Friday, April 20, 2012

Fell Pony

The Fell Pony is closely related to the Dales Pony, but is smaller and of purer blood. It comes from the western side of the Pennine hills, which run down the northern half of England. The Fell Pony is a true mountain and moorland pony, still bred and running free on the hills, although some are bred on farms and private studs. It is almost certainly descended from the Celtic Pony, and also contains Dutch Friesian blood introduced initially by the Romans. A now extinct breed to influence the Fell was the Scottish Galloway, a tough breed whose qualities
have been inherited in full by today's Fell Pony. The Fell Pony was used as an informal trotting race pony, for sheep herding and as a pack pony in the lead mining industry. The Fell Pony transported lead in panniers weighing up to 110lb(50kg) each. The ponies walked in single file herded by a single rider, covering up to 30 miles (48km) a day.
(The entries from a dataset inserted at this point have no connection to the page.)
===== src/core/reference_switchover_holdover.sv =====
// Input-loop reference control: dividers, presence monitor, switchover,
// holdover charge-pump control, receiver power gating, Avalon-MM registers.
// Assumes reference clocks and the select pin are asynchronous to mclk and
// slow enough (under mclk/4) to be sampled and edge-detected here.
//
// What this block does
// - Differential receiver off when both inputs are CMOS or input loop powered down.
// - Single-ended buffer off on loop down, own power-down or differential.
// - Secondary divider uses primary ratio unless independent division set.
// - Dedicated fields select CMOS mode; otherwise inputs are differential.
// - Oscillator receiver: two-bit control; feeds feedback divider, doubler.
// - Oscillator receiver powered down while input-loop power-down bit set.
// - Each reference has its own integer divider, ratio 1 to 1023.
// - Presence monitor watches divided references and steers switchover.
// - Manual selection by register bit or by the select pin.
// - Auto mode moves to secondary when primary lost and secondary present.
// - Nonrevertive keeps secondary; back to primary only if secondary lost.
// - Revertive returns to primary as soon as primary comes back.
// - Holdover when neither reference present; loop runs from oscillator.
// - Holdover tristates charge pump unless forced mid-supply configured.
// - Leave holdover when a reference returns; resynchronise to it in auto mode, to the selected reference in manual mode.
// - Configuration bit forces charge pump to half supply during holdover.
// - In auto mode a lone present reference becomes active; the other is backup.
//
// The implementer's own choices: the placing of the registers and the Avalon-MM interface to the registers.
`timescale 1ns/1ps

module reference_switchover_holdover #(
	parameter int WINDOW_CYCLES = 16384,
	parameter int EDGE_COUNT    = 4
) (
	// Clock and reset
	input  wire logic        mclk,
	input  wire logic        rst_n,
	// Avalon-MM slave
	input  wire logic [11:0] address,
	input  wire logic        read,
	input  wire logic        write,
	input  wire logic [31:0] writedata,
	input  wire logic [3:0]  byteenable,
	output logic      [31:0] readdata,
	output logic             waitrequest,
	// Reference clocks and select pin
	input  wire logic        primary_reference_input,
	input  wire logic        secondary_reference_input,
	input  wire logic        ref_select_pin,
	// Receiver power and oscillator receiver control
	output logic             diff_rx_pd,
	output logic [1:0]       se_buf_pd,
	output logic             osc_rx_pd,
	output logic [1:0]       osc_rx_ctrl,
	// Charge pump and loop status
	output logic             cp_tristate,
	output logic             cp_midsupply,
	output logic             active_secondary,
	output logic             holdover,
	output logic             loop_resync,
	output logic             irq
);

	// Window counter is WIN_W bits wide, hit and miss counters HIT_W bits
	if (WINDOW_CYCLES < 16 || WINDOW_CYCLES > 65535)
	begin : g_bad_window
		$error("WINDOW_CYCLES out of range");
	end
	if (EDGE_COUNT < 1 || EDGE_COUNT > 15)
	begin : g_bad_edges
		$error("EDGE_COUNT out of range");
	end

	localparam logic [refswitch_pkg::WIN_W-1:0] WIN_LAST =
		refswitch_pkg::WIN_W'(WINDOW_CYCLES - 1);
	localparam logic [refswitch_pkg::HIT_W-1:0] EDGES =
		refswitch_pkg::HIT_W'(EDGE_COUNT);

	refswitch_pkg::state_t s_reg;
	refswitch_pkg::state_t s_next;

	logic [1:0] ref_in;
	assign ref_in = {secondary_reference_input, primary_reference_input};

	always_comb
	begin
		logic [9:0]  ratio [2];
		logic [1:0]  rise;
		logic [1:0]  dedge;
		logic [1:0]  pres;
		logic [1:0]  lost;
		logic        sel_sec;
		logic        auto_mode;
		logic        req;
		logic        acc;
		logic [9:0]  idx;
		logic [31:0] wmask;
		logic [31:0] rd;
		logic [refswitch_pkg::IRQ_W-1:0] ev;
		logic [refswitch_pkg::IRQ_W-1:0] clr;
		refswitch_pkg::sw_state_t nst;

		s_next = s_reg;
		ev = '0;
		clr = '0;
		rise = '0;
		dedge = '0;
		lost = '0;
		rd = 32'h0000_0000;
		ratio[0] = refswitch_pkg::DIV_MIN;
		ratio[1] = refswitch_pkg::DIV_MIN;
		pres = 2'b00;
		sel_sec = 1'b0;
		auto_mode = 1'b0;
		req = 1'b0;
		acc = 1'b0;
		idx = 10'h000;
		wmask = 32'h0000_0000;
		nst = s_reg.state;

		// Ratio 0 is not legal; treat as divide by one
		ratio[0] = (s_reg.div_p < refswitch_pkg::DIV_MIN) ?
			refswitch_pkg::DIV_MIN : s_reg.div_p;
		ratio[1] = s_reg.misc[refswitch_pkg::MISC_INDEP_DIV] ?
			s_reg.div_s : s_reg.div_p;
		if (ratio[1] < refswitch_pkg::DIV_MIN)
			ratio[1] = refswitch_pkg::DIV_MIN;

		for (int i = 0; i < 2; i++)
		begin
			s_next.mon[i].sync = {s_reg.mon[i].sync[1:0], ref_in[i]};
			if (s_reg.mon[i].sync[1] == s_reg.mon[i].sync[2]
				&& s_reg.mon[i].sync[2] != s_reg.mon[i].level)
			begin
				s_next.mon[i].level = s_reg.mon[i].sync[2];
				rise[i] = s_reg.mon[i].sync[2];
			end
			// Dedicated integer divider per reference
			if (rise[i])
			begin
				if (s_reg.mon[i].divcnt >= ratio[i] - 10'h001)
				begin
					s_next.mon[i].divcnt = 10'h000;
					dedge[i] = 1'b1;
				end
				else
					s_next.mon[i].divcnt = s_reg.mon[i].divcnt + 10'h001;
			end
			// Monitor looks at divided edges, one verdict per window
			if (dedge[i])
				s_next.mon[i].seen = 1'b1;
			if (s_reg.mon[i].win == WIN_LAST)
			begin
				s_next.mon[i].win = '0;
				s_next.mon[i].seen = dedge[i];
				if (s_reg.mon[i].seen || dedge[i])
				begin
					s_next.mon[i].miss = '0;
					if (s_reg.mon[i].hit + 4'h1 >= EDGES)
						s_next.mon[i].present = 1'b1;
					else
						s_next.mon[i].hit = s_reg.mon[i].hit + 4'h1;
				end
				else
				begin
					s_next.mon[i].hit = '0;
					if (s_reg.mon[i].miss + 4'h1 >= EDGES)
					begin
						s_next.mon[i].present = 1'b0;
						lost[i] = s_reg.mon[i].present;
					end
					else
						s_next.mon[i].miss = s_reg.mon[i].miss + 4'h1;
				end
			end
			else
				s_next.mon[i].win = s_reg.mon[i].win + 16'h0001;
		end
		ev[refswitch_pkg::EV_LOST_P] = lost[0];
		ev[refswitch_pkg::EV_LOST_S] = lost[1];

		// Select pin: stable once second and third stages agree
		s_next.sel_sync = {s_reg.sel_sync[1:0], ref_select_pin};
		if (s_reg.sel_sync[1] == s_reg.sel_sync[2])
			s_next.sel_level = s_reg.sel_sync[2];

		// Switchover control
		pres = {s_reg.mon[1].present, s_reg.mon[0].present};
		auto_mode = s_reg.misc[refswitch_pkg::MISC_AUTO];
		sel_sec = s_reg.misc[refswitch_pkg::MISC_USE_PIN] ?
			s_reg.sel_level : s_reg.misc[refswitch_pkg::MISC_MAN_SEL];
		nst = s_reg.state;
		if (pres == 2'b00)
			nst = refswitch_pkg::HOLDOVER;
		else if (!auto_mode)
			nst = sel_sec ? refswitch_pkg::ON_SECONDARY :
				refswitch_pkg::ON_PRIMARY;
		else
		begin
			unique case (s_reg.state)
				refswitch_pkg::ON_PRIMARY:
					if (!pres[0])
						nst = refswitch_pkg::ON_SECONDARY;
				refswitch_pkg::ON_SECONDARY:
					if (!pres[1])
						nst = refswitch_pkg::ON_PRIMARY;
					else if (s_reg.misc[refswitch_pkg::MISC_REVERT]
						&& pres[0])
						nst = refswitch_pkg::ON_PRIMARY;
				refswitch_pkg::HOLDOVER:
					nst = pres[0] ? refswitch_pkg::ON_PRIMARY :
						refswitch_pkg::ON_SECONDARY;
				default:
					nst = refswitch_pkg::HOLDOVER;
			endcase
		end
		s_next.state = nst;
		ev[refswitch_pkg::EV_SWITCH] = (nst != s_reg.state)
			&& nst != refswitch_pkg::HOLDOVER
			&& s_reg.state != refswitch_pkg::HOLDOVER;
		ev[refswitch_pkg::EV_HOLD_IN] = nst == refswitch_pkg::HOLDOVER
			&& s_reg.state != refswitch_pkg::HOLDOVER;
		ev[refswitch_pkg::EV_HOLD_EX] = nst != refswitch_pkg::HOLDOVER
			&& s_reg.state == refswitch_pkg::HOLDOVER;

		// Avalon-MM: one wait cycle, then a single accept cycle
		req = read || write;
		acc = req && !s_reg.waitreq;
		idx = address[11:2];
		for (int b = 0; b < 4; b++)
			wmask[b*8 +: 8] = {8{byteenable[b]}};
		unique case (idx)
			refswitch_pkg::IDX_RX_CFG:  rd[7:0] = s_reg.rx_cfg;
			refswitch_pkg::IDX_BUF_CFG: rd[7:0] = s_reg.buf_cfg;
			refswitch_pkg::IDX_MISC:    rd[7:0] = s_reg.misc;
			refswitch_pkg::IDX_POWER:   rd[7:0] = s_reg.power;
			refswitch_pkg::IDX_DIV_P:   rd[9:0] = s_reg.div_p;
			refswitch_pkg::IDX_DIV_S:   rd[9:0] = s_reg.div_s;
			refswitch_pkg::IDX_STATUS:
				rd[3:0] = {s_reg.pins.holdover, s_reg.pins.active_sec,
					pres};
			refswitch_pkg::IDX_IRQ_ST:  rd[4:0] = s_reg.irq_st;
			refswitch_pkg::IDX_IRQ_MSK: rd[4:0] = s_reg.irq_msk;
			default:                    rd = 32'h0000_0000;
		endcase
		s_next.waitreq = !(req && s_reg.waitreq);
		if (req && s_reg.waitreq)
			s_next.rdata = rd;
		if (acc && write)
		begin
			unique case (idx)
				refswitch_pkg::IDX_RX_CFG: s_next.rx_cfg =
					(s_reg.rx_cfg & ~wmask[7:0]) | (writedata[7:0] & wmask[7:0]);
				refswitch_pkg::IDX_BUF_CFG: s_next.buf_cfg =
					(s_reg.buf_cfg & ~wmask[7:0]) | (writedata[7:0] & wmask[7:0]);
				refswitch_pkg::IDX_MISC: s_next.misc =
					(s_reg.misc & ~wmask[7:0]) | (writedata[7:0] & wmask[7:0]);
				refswitch_pkg::IDX_POWER: s_next.power =
					(s_reg.power & ~wmask[7:0]) | (writedata[7:0] & wmask[7:0]);
				refswitch_pkg::IDX_DIV_P: s_next.div_p =
					(s_reg.div_p & ~wmask[9:0]) | (writedata[9:0] & wmask[9:0]);
				refswitch_pkg::IDX_DIV_S: s_next.div_s =
					(s_reg.div_s & ~wmask[9:0]) | (writedata[9:0] & wmask[9:0]);
				refswitch_pkg::IDX_IRQ_MSK:
					if (byteenable[0])
						s_next.irq_msk = writedata[4:0];
				default: ;
			endcase
		end
		// Clear only what was returned; a same-cycle event still sets
		if (acc && read && idx == refswitch_pkg::IDX_IRQ_ST)
			clr = s_reg.rdata[4:0];
		s_next.irq_st = (s_reg.irq_st & ~clr) | ev;

		// Pins
		s_next.pins.pd_diff = s_reg.power[refswitch_pkg::PWR_LOOP_PD]
			|| (s_reg.rx_cfg[refswitch_pkg::RX_CMOS_P]
			&& s_reg.rx_cfg[refswitch_pkg::RX_CMOS_S]);
		s_next.pins.pd_se[0] = s_reg.power[refswitch_pkg::PWR_LOOP_PD]
			|| s_reg.buf_cfg[refswitch_pkg::BUF_PD_P]
			|| !s_reg.rx_cfg[refswitch_pkg::RX_CMOS_P];
		s_next.pins.pd_se[1] = s_reg.power[refswitch_pkg::PWR_LOOP_PD]
			|| s_reg.buf_cfg[refswitch_pkg::BUF_PD_S]
			|| !s_reg.rx_cfg[refswitch_pkg::RX_CMOS_S];
		s_next.pins.pd_osc = s_reg.power[refswitch_pkg::PWR_LOOP_PD];
		s_next.pins.oscillator_tuning_output =
			s_reg.rx_cfg[refswitch_pkg::RX_OSC_LO +: 2];
		s_next.pins.holdover = s_reg.state == refswitch_pkg::HOLDOVER;
		s_next.pins.cp_tri = s_next.pins.holdover
			&& !s_reg.misc[refswitch_pkg::MISC_FORCE_MID];
		s_next.pins.cp_mid = s_next.pins.holdover
			&& s_reg.misc[refswitch_pkg::MISC_FORCE_MID];
		if (!s_next.pins.holdover)
			s_next.pins.active_sec =
				s_reg.state == refswitch_pkg::ON_SECONDARY;
		s_next.pins.resync = s_reg.pins.holdover
			&& !s_next.pins.holdover;
		s_next.pins.irq = |(s_reg.irq_st & s_reg.irq_msk);
	end

	always_ff @(posedge mclk)
	begin
		if (!rst_n)
		begin
			s_reg <= '0;
			s_reg.state <= refswitch_pkg::HOLDOVER;
			s_reg.rx_cfg <= refswitch_pkg::RX_CFG_RST;
			s_reg.buf_cfg <= refswitch_pkg::BUF_CFG_RST;
			s_reg.misc <= refswitch_pkg::MISC_RST;
			s_reg.power <= refswitch_pkg::POWER_RST;
			s_reg.div_p <= refswitch_pkg::DIV_RST;
			s_reg.div_s <= refswitch_pkg::DIV_RST;
			s_reg.waitreq <= 1'b1;
			s_reg.pins.holdover <= 1'b1;
			s_reg.pins.cp_tri <= 1'b1;
		end
		else
			s_reg <= s_next;
	end

	assign readdata         = s_reg.rdata;
	assign waitrequest      = s_reg.waitreq;
	assign diff_rx_pd       = s_reg.pins.pd_diff;
	assign se_buf_pd        = s_reg.pins.pd_se;
	assign osc_rx_pd        = s_reg.pins.pd_osc;
	assign osc_rx_ctrl      = s_reg.pins.oscillator_tuning_output;
	assign cp_tristate      = s_reg.pins.cp_tri;
	assign cp_midsupply     = s_reg.pins.cp_mid;
	assign active_secondary = s_reg.pins.active_sec;
	assign holdover         = s_reg.pins.holdover;
	assign loop_resync      = s_reg.pins.resync;
	assign irq              = s_reg.pins.irq;

	logic loop_pd;
	logic force_mid;
	logic both_absent;
	assign loop_pd = s_reg.power[refswitch_pkg::PWR_LOOP_PD];
	assign force_mid = s_reg.misc[refswitch_pkg::MISC_FORCE_MID];
	assign both_absent = !s_reg.mon[0].present && !s_reg.mon[1].present;
endmodule : reference_switchover_holdover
The Fell Pony has a iron constitution, with great pony character and wild air. It has a friendly, willing, yet determined, nature. The Fell Pony is widely used in England's Lake District as a trekking pony for tourists. It makes an excellent children's pony and is also good in harness. A few farmers still use Fell Ponies for herding sheep. Fell Ponies stand about 14 hands high.